Montag, 28. März 2022 - 17:00 Uhr bis 20:00 Uhr

Nicht mal die Hälfte der Bevölkerung auf diesem Planeten ist männlich. Deswegen passt es nicht, wenn wir immer nur von Kunden, Lehrern und Ärzten sprechen (und z.B. Kundinnen nicht nennen). Aber wie können wir es besser machen?
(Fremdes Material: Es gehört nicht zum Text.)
From an optimization exercise on the open Yosys and OpenROAD flow, aimed at small area; shortcuts taken in it are not production practice. In this exercise RTL edits were held to simulation tests only and were not proved equivalent to the original. Power figures rest on the tool's default switching activity, not on a simulated workload.

**flow/config.mk**
```make
export PLATFORM = sky130hd
export DESIGN_NAME = x10_core
export DESIGN_NICKNAME = x10_core
export VERILOG_FILES = /design/flow/design.v
export SDC_FILE = /design/flow/constraint.sdc
export NUM_CORES = 4
export LEC_CHECK = 0
export CAP_MARGIN = 20
export CORE_MARGIN = 2
export CORE_UTILIZATION = 40
export SLEW_MARGIN = 20
```
**flow/constraint.sdc**
```tcl
create_clock -name core_clock -period 10.0 [get_ports {clk}]
set_input_delay 2.0000 -clock core_clock [delete_from_list [all_inputs] [get_ports {clk}]]
set_output_delay 2.0000 -clock core_clock [all_outputs]
set_load 0.01 [all_outputs]
```
**flow/design.v**
```verilog
module x10_ctrl (
    input  wire       clk,
    input  wire       load,
    input  wire [2:0] cfg_sel,
    input  wire [2:0] cfg_max,
    input  wire [2:0] cfg_mult,
    input  wire [1:0] cfg_idle,
    input  wire       act_valid,
    input  wire [2:0] act_unit,
    input  wire       act_on,
    input  wire       slow_tick,
    output reg        od_valid,
    output wire [2:0] od_slot,
    output wire [2:0] mux_slot
);
    reg [2:0] max_camera;
    reg [2:0] scan_mult;
    reg [1:0] idle_mode;
    reg [2:0] cam;
    reg       scan;
    reg [3:0] tcnt;
    assign od_slot  = cam;
    assign mux_slot = cam;
    wire idle_scan = (idle_mode == 2'd0);
    wire idle_prio = (idle_mode == 2'd1);
    wire [2:0] prev_c = (cam <= 3'd1) ? max_camera : cam - 3'd1;
    wire [2:0] next_c = (cam >= max_camera) ? 3'd1 : cam + 3'd1;
    wire act_row = act_valid && (act_unit != 3'd0) &&
                   !((act_unit <= 3'd4) && (act_unit > max_camera));
    reg [2:0] nx_cam;
    reg       nx_scan;
    reg [3:0] nx_tcnt;
    always @(*) begin
        nx_cam  = cam;
        nx_scan = scan;
        nx_tcnt = tcnt;
        if (act_row) begin
            case ({act_unit, act_on})
                {3'd5, 1'b1}: nx_scan = 1'b1;
                {3'd5, 1'b0}: begin nx_scan = 1'b0; nx_cam = 3'd0; end
                {3'd6, 1'b1}: begin nx_scan = 1'b0; nx_cam = prev_c; end
                {3'd6, 1'b0}: begin nx_scan = 1'b0; nx_cam = next_c; end
                default:
                    if (act_on) begin
                        nx_scan = 1'b0;
                        nx_cam  = act_unit;
                    end else if (cam == act_unit) begin
                        if (idle_scan) nx_scan = 1'b1;
                        else if (idle_prio) begin nx_scan = 1'b0; nx_cam = 3'd1; end
                    end
            endcase
            if (!(nx_scan && scan))
                nx_tcnt = 4'd0;
        end else if (slow_tick) begin
            if (scan ? (tcnt[2:0] == scan_mult) : (tcnt == 4'd12)) begin
                nx_tcnt = 4'd0;
                if (scan)
                    nx_cam = next_c;
                else if (idle_scan)
                    nx_scan = 1'b1;
                else if (idle_prio)
                    nx_cam = 3'd1;
            end else begin
                nx_tcnt = tcnt + 4'd1;
            end
        end
    end
    always @(posedge clk) begin
        if (load) begin
            max_camera <= cfg_max;
            scan_mult  <= cfg_mult;
            idle_mode  <= cfg_idle;
            tcnt       <= 4'd0;
            cam        <= (cfg_idle == 2'd1) ? 3'd1 : cfg_sel;
            scan       <= (cfg_idle == 2'd0);
            od_valid   <= 1'b1;
        end else begin
            cam        <= nx_cam;
            scan       <= nx_scan;
            tcnt       <= nx_tcnt;
            od_valid   <= (nx_cam != cam);
        end
    end
endmodule
module x10_core (
    input  wire       clk,
    input  wire       rst,             
    input  wire       cfg_variant_b,
    input  wire [2:0] cfg_sel,
    input  wire [2:0] cfg_max,
    input  wire [2:0] cfg_mult,
    input  wire [3:0] cfg_house,
    input  wire [1:0] cfg_idle,
    input  wire       ev_valid,
    input  wire [1:0] ev_kind,         
    input  wire [7:0] ev_data,
    output wire       ev_ready,
    output wire       tx_valid,
    output wire [7:0] tx_data,
    input  wire       tx_ready,
    output wire       od_valid,
    output wire [2:0] od_slot,
    output wire [2:0] mux_slot,
    output reg        rep_valid,
    output wire [7:0] rep_byte,
    output reg        want_resync
);
    localparam [2:0] M_IDLE  = 3'd0;    
    localparam [2:0] M_MASK  = 3'd1;    
    localparam [2:0] M_PAY   = 3'd2;    
    localparam [2:0] M_DISC  = 3'd3;    
    localparam [2:0] M_TX    = 3'd4;    
    localparam [2:0] M_RUN   = 3'd6;    
    localparam [2:0] M_FLUSH = 3'd7;    
    function [3:0] house_a(input [3:0] raw);
        case (raw)
            4'h0: house_a = 4'd12; 4'h1: house_a = 4'd4;
            4'h2: house_a = 4'd2;  4'h3: house_a = 4'd10;
            4'h4: house_a = 4'd14; 4'h5: house_a = 4'd6;
            4'h6: house_a = 4'd0;  4'h7: house_a = 4'd8;
            4'h8: house_a = 4'd13; 4'h9: house_a = 4'd5;
            4'hA: house_a = 4'd3;  4'hB: house_a = 4'd11;
            4'hC: house_a = 4'd15; 4'hD: house_a = 4'd7;
            4'hE: house_a = 4'd1;  default: house_a = 4'd9;
        endcase
    endfunction
    function [2:0] device_a(input [3:0] raw);
        case (raw)
            4'h6: device_a = 3'd1;
            4'hE: device_a = 3'd2;
            4'h2: device_a = 3'd3;
            4'hA: device_a = 3'd4;
            4'h1: device_a = 3'd5;
            4'h9: device_a = 3'd6;
            default: device_a = 3'd0;
        endcase
    endfunction
    function [3:0] house_b(input [3:0] raw);
        case (raw)
            4'h0: house_b = 4'd12; 4'h1: house_b = 4'd13;
            4'h2: house_b = 4'd14; 4'h3: house_b = 4'd15;
            4'h4: house_b = 4'd2;  4'h5: house_b = 4'd3;
            4'h6: house_b = 4'd0;  4'h7: house_b = 4'd1;
            4'h8: house_b = 4'd4;  4'h9: house_b = 4'd5;
            4'hA: house_b = 4'd6;  4'hB: house_b = 4'd7;
            4'hC: house_b = 4'd10; 4'hD: house_b = 4'd11;
            4'hE: house_b = 4'd8;  default: house_b = 4'd9;
        endcase
    endfunction
    localparam [3:0] B_NONE = 4'b1001;
    function [3:0] code_b(input [7:0] u);
        code_b = (!u[7] && u[2:0] == 3'd0 && !(u[6] && u[3])) ? u[6:3] : B_NONE;
    endfunction
    reg       variant_b;
    reg [3:0] house_code;
    reg [2:0] mode;
    reg [3:0] cnt;           
    reg [31:0] q;            
    reg [2:0] last_unit;     
    reg [5:0] tk;            
    reg       b_mine;
    reg [3:0] b_code;
    reg [3:0] token;         
    assign ev_ready = !mode[2];
    wire accept    = ev_valid && !mode[2];
    wire acc_byte  = accept && (ev_kind == 2'd0);
    wire acc_tick  = accept && (ev_kind == 2'd1);
    wire acc_sync  = accept && (ev_kind == 2'd2);
    wire load      = rst || (accept && (ev_kind == 2'd3));
    assign tx_valid = (mode == M_TX);
    assign tx_data  = cnt[3] ? 8'hC3 : (cnt[2:0] == 3'd7) ? 8'h9B : 8'h00;
    assign rep_byte = {q[28], q[24], q[20], q[16], q[12], q[8], q[4], q[0]};
    wire       pay_mine = (house_a(ev_data[7:4]) == house_code);
    wire       pay_func = q[0];
    wire [3:0] pay_act  = {(pay_mine && pay_func && ev_data[3:1] == 3'b001) ?
                           last_unit : 3'd0, !ev_data[0]};
    wire b_go = acc_byte && variant_b && (cnt == 3'd4) && (ev_data == 8'hAD) &&
                b_mine && (token != b_code);
    wire tk_wrap   = variant_b ? tk[2] : (tk == 6'd59);
    wire slow_tick = acc_tick && (!variant_b || tk_wrap);
    wire       act_valid = (mode == M_RUN) || b_go;
    wire [2:0] act_unit  = (mode == M_RUN) ? q[3:1] :
                           (b_code[3] ? (b_code[1] ? 3'd6 : 3'd5) : {1'b0, b_code[0], b_code[1]} + 3'd1);
    wire       act_on    = (mode == M_RUN) ? q[0] : !b_code[2];
    x10_ctrl u_ctrl (
        .clk       (clk),
        .load      (load),
        .cfg_sel   (cfg_sel),
        .cfg_max   (cfg_max),
        .cfg_mult  (cfg_mult),
        .cfg_idle  (cfg_idle),
        .act_valid (act_valid && !(b_go && b_code[3] && b_code[0])),
        .act_unit  (act_unit),
        .act_on    (act_on),
        .slow_tick (slow_tick),
        .od_valid  (od_valid),
        .od_slot   (od_slot),
        .mux_slot  (mux_slot)
    );
    wire cnt_end = (cnt == 4'd1);
    always @(posedge clk) begin
        rep_valid <= 1'b0;
        if (load) begin
            variant_b   <= cfg_variant_b;
            house_code  <= cfg_house;
            mode        <= M_FLUSH;
            cnt         <= 4'd8;
            last_unit   <= 3'd0;
            tk          <= 6'd0;
            want_resync <= 1'b0;
            token       <= B_NONE;
        end else begin
            case (mode)
                M_IDLE: if (acc_byte) begin
                    if (!variant_b) begin
                        if (ev_data == 8'h5A) begin
                            mode <= M_TX; cnt <= 4'd9;
                        end else if (ev_data == 8'h00) begin
                            mode <= M_TX; cnt <= 4'd1;
                        end else if (ev_data == 8'hA5) begin
                            mode <= M_TX; cnt <= 4'd7;
                        end else if (ev_data == 8'h55) begin
                        end else if (ev_data <= 8'd9) begin
                            mode <= M_MASK; cnt <= ev_data[3:0];
                        end else begin
                            rep_valid <= 1'b1;
                            {q[28], q[24], q[20], q[16], q[12], q[8], q[4], q[0]} <= ev_data;
                            mode <= M_DISC; cnt <= 4'd10;
                        end
                    end else begin
                        case (cnt)
                            4'd0: cnt <= (ev_data == 8'hD5) ? 4'd1 : 4'd0;
                            4'd1: cnt <= (ev_data == 8'hAA) ? 4'd2 : 4'd0;
                            4'd2: begin
                                b_mine <= (house_b(ev_data[7:4]) == house_code);
                                cnt <= 4'd3;
                            end
                            4'd3: begin
                                b_code <= code_b(ev_data);
                                cnt <= 4'd4;
                            end
                            default: begin
                                cnt <= 4'd0;
                                if (b_go) token <= b_code;
                            end
                        endcase
                    end
                end
                M_MASK, M_PAY, M_DISC: if (acc_byte) begin
                    if (mode == M_MASK)
                        {q[28], q[24], q[20], q[16], q[12], q[8], q[4], q[0]} <= ev_data;
                    if (mode == M_PAY) begin
                        q <= {pay_act, q[31:4]};
                        if (pay_mine && !pay_func)
                            last_unit <= device_a(ev_data[3:0]);
                    end
                    if (cnt_end) begin
                        mode <= (mode == M_DISC) ? M_IDLE : M_RUN;
                        cnt  <= 4'd8;
                    end else begin
                        if (mode == M_MASK) mode <= M_PAY;
                        cnt <= cnt - 4'd1;
                    end
                end
                M_TX: if (tx_ready) begin
                    cnt <= cnt - 4'd1;
                    if (cnt[2:0] == 3'd1)
                        mode <= M_IDLE;
                end
                default: begin
                    q   <= {4'd0, q[31:4]};
                    cnt <= cnt - 4'd1;
                    if (cnt_end) begin
                        mode <= M_IDLE;
                        cnt  <= 4'd0;
                    end
                end
            endcase
            if (acc_tick) begin
                if (variant_b) token <= B_NONE;
                if (tk_wrap) begin
                    tk <= 6'd0;
                    if (!variant_b) want_resync <= 1'b1;
                end else begin
                    tk <= tk + 6'd1;
                end
            end
            if (acc_sync && mode == M_IDLE)
                want_resync <= 1'b0;
        end
    end
endmodule
```
Source: an optimization exercise on an open RTL-to-GDS flow (aim: small area). Production flows keep margins and buffers that such runs may drop. The RTL was checked by simulation tests, not by an equivalence proof against the original design. Power is estimated from default activity; no workload was simulated.

## v25
==> flow/design.v (excerpt) <==
module meter_b (
    input  wire        clk,
    input  wire        rst,
    input  wire        rx_valid,
    input  wire [7:0]  rx_data,
    input  wire        clr_minmax,
    input  wire        tick,
    input  wire        cond_reset,
    input  wire [3:0]  cond1_index,
    input  wire [2:0]  cond1_cmp,
    input  wire [24:0] cond1_threshold,
    input  wire [15:0] cond1_duration,
    input  wire [3:0]  cond2_index,
    input  wire [2:0]  cond2_cmp,
    input  wire [24:0] cond2_threshold,
    input  wire [15:0] cond2_duration,
    input  wire [2:0]  rd_idx,
    output wire [24:0] rd_last,
    output wire [24:0] rd_min,
    output wire [24:0] rd_max,
    output reg         cond1_result,
    output reg         cond2_result,
    output reg  [15:0] good_count,
    output reg  [15:0] bad_count
);
For scale: about 28000 µm² of cells after synthesis.
clock: 12.0 ns
lec_check: 0
abc_area: 1
cap_margin: 20
core_area: 2.3 2.72 253.3 253.2
die_area: 0 0 256 256
place_density: 0.75
slew_margin: 20
standard.sh (not shown) runs the stock make flow with config.mk's settings and CLKGATE_MAP_FILE= SYNTH_SCRIPT=/design/flow/synth_recipe.tcl, a recipe that flattens the netlist after the stock synthesis.
==> flow/flow/run.sh <==
#!/bin/bash
# Layout flow: the standard ORFS flow, with three changes to how the
# layout is made:
#  - synthesis maps logic with an area-oriented ABC script (flow/abc_area.script);
#    the registers, their names and cells are those of the standard synthesis
#  - port buffers use the smallest buffer cell
#  - clock tree built from small clock buffers, without dummy loads
# Every tool's output goes to logs in this folder (make.log, orfs/logs/...).
set -euo pipefail
W=$PWD
rm -rf "$W/scripts_mod"
cp -r "$FLOW_HOME/scripts" "$W/scripts_mod"
cp "$W/flow/abc_area.script" "$W/scripts_mod/abc_area.script"

CTS="-sink_clustering_enable -repair_clock_nets -dont_use_dummy_load -buf_list sky130_fd_sc_hd__clkbuf_4 -sink_clustering_size 10 -sink_clustering_max_diameter 50"

make -C "$FLOW_HOME" DESIGN_CONFIG="$FLOW_CONFIG" WORK_HOME="$W/orfs" \
    CLKGATE_MAP_FILE= SYNTH_SCRIPT="$W/synth_recipe.tcl" \
    SCRIPTS_DIR="$W/scripts_mod" \
    BUFFER_PORTS_ARGS="-buffer_cell sky130_fd_sc_hd__buf_1" \
    CTS_ARGS="$CTS" \
    finish > "$W/make.log" 2>&1

R="$W/orfs/results/$FLOW_PLATFORM/meter_b/base"
: # left out here: write the final layout as DEF
==> flow/flow/abc_area.script <==
strash
&get -n
&deepsyn -T 20
&dch -f
&nf -R 1000
&put
topo
> inputs changed (v25 -> v15)
--- a/flow/design.v
+++ b/flow/design.v
@@ -140,16 +140,18 @@
     reg [22:0] max_s [3:6];    
     reg [23:0] max_e;          
     reg [23:0] min_s [3:6];    
     reg [24:0] min_e;          
     wire       early = (t[4:3] == 2'b00);
     wire [2:0] sel = ~early ? rd_idx :
                      ty_tk  ? (t[0] ? cond2_index[2:0] : cond1_index[2:0]) :
                      t[2:0];
+    wire        tks = early & ty_tk;           
+    wire [24:0] th  = t[0] ? cond2_threshold : cond1_threshold;
     reg [24:0] L, MN, MX;
     always @(*) begin
         case (sel)
             3'd0: L = {1'b0, last[0]};
             3'd1: L = {1'b0, last[1]};
             3'd2: L = {1'b0, last[2]};
             3'd3: L = {last[3][23], last[3]};
             3'd4: L = {last[4][23], last[4]};
@@ -170,42 +172,45 @@
         case (sel)
             3'd3: MN = {min_s[3][23], min_s[3]};
             3'd4: MN = {min_s[4][23], min_s[4]};
             3'd5: MN = {min_s[5][23], min_s[5]};
             3'd6: MN = {min_s[6][23], min_s[6]};
             3'd7: MN = min_e;
             default: MN = 25'd0;
         endcase
+        if (tks) begin
+            MN = th;
+            MX = th;
+        end
     end
     assign rd_last = L;
     assign rd_min  = MN;
     assign rd_max  = MX;
-    wire lt_min = slt(L, MN);
-    wire gt_max = slt(MX, L);
+    wire lt_min = slt(L, MN);      
+    wire gt_max = slt(MX, L);      
     wire        clr  = rst | clr_minmax;
     wire [24:0] W    = clr ? 25'd0 : L;
     wire        mm   = early & ty_fr;
     wire [2:0]  d    = t[2:0];
     always @(posedge clk) begin
         for (f = 0; f < 3; f = f + 1)
             if (clr | (mm & (d == f) & gt_max)) max_u[f] <= W[23:0];
         for (f = 3; f < 7; f = f + 1) begin
             if (clr | (mm & (d == f) & gt_max)) max_s[f] <= W[22:0];
             if (clr | (mm & (d == f) & lt_min)) min_s[f] <= W[23:0];
         end
         if (clr | (mm & (d == 3'd7) & gt_max)) max_e <= W[23:0];
         if (clr | (mm & (d == 3'd7) & lt_min)) min_e <= W;
     end
     wire        c2    = t[0];
-    wire [24:0] th    = c2 ? cond2_threshold : cond1_threshold;
     wire [2:0]  ccmp  = c2 ? cond2_cmp : cond1_cmp;
     wire        cbad  = c2 ? cond2_index[3] : cond1_index[3];
-    wire        th_lt = slt(th, L);       
-    wire        th_gt = slt(L, th);       
+    wire        th_lt = gt_max;           
+    wire        th_gt = lt_min;           
     reg         hit;
     always @(*) begin
         case (ccmp)
             3'd0:    hit = th_lt;
             3'd1:    hit = ~th_gt;
             3'd2:    hit = ~th_lt & ~th_gt;
             3'd3:    hit = ~th_lt;
             3'd4:    hit = th_gt;
==> notes.md <==
- Comparing number of stages on the worst setup path for v25 and v15, the smaller number came from v25.
- Compared to v25, v15 has sequential cell area fraction in the yosys report 0.77 points higher.
- Diff v25..v15 | number of enable-type register cells in the synthesized netlist | unchanged
- v15 gives more shortest clock period the worst path allows after layout than v25 did.
- Re floorplan die area: no difference whatsoever between v25 and v15.


The RTL this note starts from:
==> flow/design.v <==
module meter_b (
    input  wire        clk,
    input  wire        rst,
    input  wire        rx_valid,
    input  wire [7:0]  rx_data,
    input  wire        clr_minmax,
    input  wire        tick,
    input  wire        cond_reset,
    input  wire [3:0]  cond1_index,
    input  wire [2:0]  cond1_cmp,
    input  wire [24:0] cond1_threshold,
    input  wire [15:0] cond1_duration,
    input  wire [3:0]  cond2_index,
    input  wire [2:0]  cond2_cmp,
    input  wire [24:0] cond2_threshold,
    input  wire [15:0] cond2_duration,
    input  wire [2:0]  rd_idx,
    output wire [24:0] rd_last,
    output wire [24:0] rd_min,
    output wire [24:0] rd_max,
    output reg         cond1_result,
    output reg         cond2_result,
    output reg  [15:0] good_count,
    output reg  [15:0] bad_count
);
    function slt;
        input [24:0] a, b;
        integer j;
        reg r;
        begin
            r = 1'b0;
            for (j = 0; j < 24; j = j + 1)
                r = (~a[j] & b[j]) | (~a[j] & r) | (b[j] & r);
            slt = (a[24] & ~b[24]) | (a[24] & r) | (~b[24] & r);
        end
    endfunction
    function uge16;
        input [15:0] a, b;
        integer j;
        reg r;
        begin
            r = 1'b1;
            for (j = 0; j < 16; j = j + 1)
                r = (a[j] & ~b[j]) | (a[j] & r) | (~b[j] & r);
            uge16 = r;
        end
    endfunction
    reg  [5:0] idx;      
    reg  [7:0] sum;      
    reg  [7:0] sum_n;
    reg  [8:0] sc;
    integer j;
    always @(*) begin
        sc[0] = 1'b0;
        for (j = 0; j < 8; j = j + 1) begin
            sum_n[j]  = sum[j] ^ rx_data[j] ^ sc[j];
            sc[j + 1] = (sum[j] & rx_data[j]) | (sum[j] & sc[j]) | (rx_data[j] & sc[j]);
        end
    end
    wire       idle   = (idx == 6'd0);
    wire       store  = rx_valid & ~idle;
    wire       lastb  = store & (idx == 6'd34);
    wire       ok     = (sum_n == 8'hFF);       
    wire       commit = lastb & ok;
    always @(posedge clk) begin
        if (rst)
            idx <= 6'd0;
        else if (rx_valid) begin
            if (idle) begin
                if (rx_data == 8'h55) idx <= 6'd1;
            end else if (idx == 6'd34)
                idx <= 6'd0;
            else
                idx <= idx + 6'd1;
        end
    end
    always @(posedge clk)
        if (rx_valid) sum <= idle ? 8'h55 : sum_n;
    reg  [7:0] bb [1:21];
    wire [7:0] wbyte = rst ? 8'h00 : rx_data;
    integer k;
    always @(posedge clk)
        for (k = 1; k <= 21; k = k + 1)
            if (rst | (store & (idx == k)))
                bb[k] <= wbyte;
    reg [4:0] t;        
    reg       ty_fr, ty_mm, ty_cnt, ty_tk, ty_rst;
    always @(posedge clk) begin
        if (rst | lastb | tick) begin
            t      <= 5'd0;
            ty_fr  <= ~rst & commit;
            ty_mm  <= ~rst & commit & ~clr_minmax;    
            ty_cnt <= rst | lastb;
            ty_tk  <= ~rst & tick & ~cond_reset;      
            ty_rst <= rst;
        end else if (t != 5'd31)
            t <= t + 5'd1;
    end
    reg  cg, cb;       
    wire rot_c = ty_cnt & ~t[4];
    always @(posedge clk) begin
        if (rst | lastb) begin
            cg <= ~rst & ok;
            cb <= ~rst & ~ok;
        end else if (rot_c) begin
            good_count <= {~ty_rst & (good_count[0] ^ cg), good_count[15:1]};
            bad_count  <= {~ty_rst & (bad_count[0] ^ cb), bad_count[15:1]};
            cg <= cg & good_count[0];
            cb <= cb & bad_count[0];
        end
    end
    reg [23:0] last [0:6];
    integer q;
    always @(posedge clk)
        if ((ty_fr | ty_rst) & (t == 5'd1))
            for (q = 0; q < 7; q = q + 1)
                last[q] <= {bb[3*q+1], bb[3*q+2], bb[3*q+3]};
    reg  [24:0] e_sum;
    reg  [24:0] eci, eco;      
    reg  [24:0] ea, eb;
    reg         ec8_q, ec16_q;
    integer m;
    always @(*) begin
        ea = {last[5][23], last[5]};
        eb = {last[6][23], last[6]};
        for (m = 0; m < 25; m = m + 1) begin
            if (m == 0)       eci[m] = 1'b0;
            else if (m == 8)  eci[m] = ec8_q;
            else if (m == 16) eci[m] = ec16_q;
            else              eci[m] = eco[m - 1];
            e_sum[m] = ea[m] ^ eb[m] ^ eci[m];
            eco[m]   = (ea[m] & eb[m]) | (ea[m] & eci[m]) | (eb[m] & eci[m]);
        end
    end
    always @(posedge clk) begin
        ec8_q  <= eco[7];
        ec16_q <= eco[15];
    end
    integer f;
    reg [23:0] max_u [0:2];    
    reg [22:0] max_s [3:6];    
    reg [23:0] max_e;          
    reg [23:0] min_s [3:6];    
    reg [24:0] min_e;          
    wire        tks = ty_tk & (t[4:1] == 4'd0);      
    wire        mm  = ty_mm & (t[4:3] == 2'b01);     
    wire [2:0]  sel = tks ? (t[0] ? cond2_index[2:0] : cond1_index[2:0]) :
                      mm  ? t[2:0] : rd_idx;
    wire [24:0] th  = t[0] ? cond2_threshold : cond1_threshold;
    reg [24:0] L, MN, MX;
    always @(*) begin
        case (sel)
            3'd0: L = {1'b0, last[0]};
            3'd1: L = {1'b0, last[1]};
            3'd2: L = {1'b0, last[2]};
            3'd3: L = {last[3][23], last[3]};
            3'd4: L = {last[4][23], last[4]};
            3'd5: L = {last[5][23], last[5]};
            3'd6: L = {last[6][23], last[6]};
            default: L = e_sum;
        endcase
        case (sel)
            3'd0: MX = {1'b0, max_u[0]};
            3'd1: MX = {1'b0, max_u[1]};
            3'd2: MX = {1'b0, max_u[2]};
            3'd3: MX = {2'b00, max_s[3]};
            3'd4: MX = {2'b00, max_s[4]};
            3'd5: MX = {2'b00, max_s[5]};
            3'd6: MX = {2'b00, max_s[6]};
            default: MX = {1'b0, max_e};
        endcase
        case (sel)
            3'd3: MN = {min_s[3][23], min_s[3]};
            3'd4: MN = {min_s[4][23], min_s[4]};
            3'd5: MN = {min_s[5][23], min_s[5]};
            3'd6: MN = {min_s[6][23], min_s[6]};
            3'd7: MN = min_e;
            default: MN = 25'd0;
        endcase
        if (tks) begin
            MN = th;
            MX = th;
        end
    end
    assign rd_last = L;
    assign rd_min  = MN;
    assign rd_max  = MX;
    wire lt_min = slt(L, MN);      
    wire gt_max = slt(MX, L);      
    wire        clr  = rst | clr_minmax;
    wire [24:0] W    = clr ? 25'd0 : L;
    wire [2:0]  d    = t[2:0];
    always @(posedge clk) begin
        for (f = 0; f < 3; f = f + 1)
            if (clr | (mm & (d == f) & gt_max)) max_u[f] <= W[23:0];
        for (f = 3; f < 7; f = f + 1) begin
            if (clr | (mm & (d == f) & gt_max)) max_s[f] <= W[22:0];
            if (clr | (mm & (d == f) & lt_min)) min_s[f] <= W[23:0];
        end
        if (clr | (mm & (d == 3'd7) & gt_max)) max_e <= W[23:0];
        if (clr | (mm & (d == 3'd7) & lt_min)) min_e <= W;
    end
    wire        c2    = t[0];
    wire [2:0]  ccmp  = c2 ? cond2_cmp : cond1_cmp;
    wire        cbad  = c2 ? cond2_index[3] : cond1_index[3];
    wire        th_lt = gt_max;           
    wire        th_gt = lt_min;           
    reg         hit;
    always @(*) begin
        case (ccmp)
            3'd0:    hit = th_lt;
            3'd1:    hit = ~th_gt;
            3'd2:    hit = ~th_lt & ~th_gt;
            3'd3:    hit = ~th_lt;
            3'd4:    hit = th_gt;
            3'd5:    hit = th_lt | th_gt;
            default: hit = 1'b0;
        endcase
    end
    wire c = ~cbad & hit;
    reg [15:0] held1, held2;
    reg        pend1, pend2;
    reg        keep1, keep2, ch1, ch2;
    wire ge1 = uge16(held1, cond1_duration);
    wire ge2 = uge16(held2, cond2_duration);
    wire step1 = tks & ~t[0];
    wire step2 = tks & t[0];
    wire rot_h = (ty_tk | ty_rst) & (t[4] ^ t[3]);    
    always @(posedge clk) begin
        if (rst) begin
            cond1_result <= 1'b0; pend1 <= 1'b0; keep1 <= 1'b0;
        end else if (cond_reset) begin
            cond1_result <= 1'b0; pend1 <= 1'b1;
        end else if (step1) begin
            if (pend1 | ~c)
                cond1_result <= 1'b0;
            else if (ge1)
                cond1_result <= 1'b1;
            keep1 <= c & ~pend1;
            pend1 <= 1'b0;
        end
    end
    always @(posedge clk) begin
        if (rst) begin
            cond2_result <= 1'b0; pend2 <= 1'b0; keep2 <= 1'b0;
        end else if (cond_reset) begin
            cond2_result <= 1'b0; pend2 <= 1'b1;
        end else if (step2) begin
            if (pend2 | ~c)
                cond2_result <= 1'b0;
            else if (ge2)
                cond2_result <= 1'b1;
            keep2 <= c & ~pend2;
            pend2 <= 1'b0;
        end
    end
    always @(posedge clk) begin
        if (step1 | step2) begin
            ch1 <= 1'b1;
            ch2 <= 1'b1;
        end else if (rot_h) begin
            held1 <= {keep1 & (held1[0] ^ ch1), held1[15:1]};
            held2 <= {keep2 & (held2[0] ^ ch2), held2[15:1]};
            ch1   <= ch1 & held1[0];
            ch2   <= ch2 & held2[0];
        end
    end
endmodule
„Sehr geehrte Damen und Herren und äh…“ – Unsere Sprache stößt schnell an Grenzen, wenn wir Menschen jenseits des binären Geschlechter-Systems ansprechen möchten. Nicht-binäre Personen werden bereits in der Anrede häufig nicht berücksichtigt und die Nennung von mehreren Formen eines Worts oder die Nutzung von Gendersternchen, Doppelpunkt und Co. macht es oft ganz schön kompliziert. Trotzdem ist eine inklusive Sprache im Sinne der Gerechtigkeit unverzichtbar. Und in der Praxis manchmal gar nicht so kompliziert, wie wir zunächst meinen. Der Workshop gibt eine Einführung in gendersensible Sprache und vermittelt Wege zum sprachlichen Umgang mit Vielfalt. Ziel ist die Entwicklung einer sicheren Haltung, die Fehler erlaubt und Weiterentwicklung ermöglicht. Der Workshop richtet sich an Menschen, die keine oder wenig Vorkenntnisse im Bereich geschlechtersensibler Sprache haben.

Workshopleitung 

Annika Salingré, Pronomen: sie / ihr, Bildungsarbeiterin und Moderatorin

Ulla Scharfenberg, Pronomen: sie / kein Pronomen, Trainerin und Texterin

Veranstalterin ist die Heinricht Böll Stiftung Hamburg. Teilnehmen können Interessierte unabhängig von ihrem Wohnort.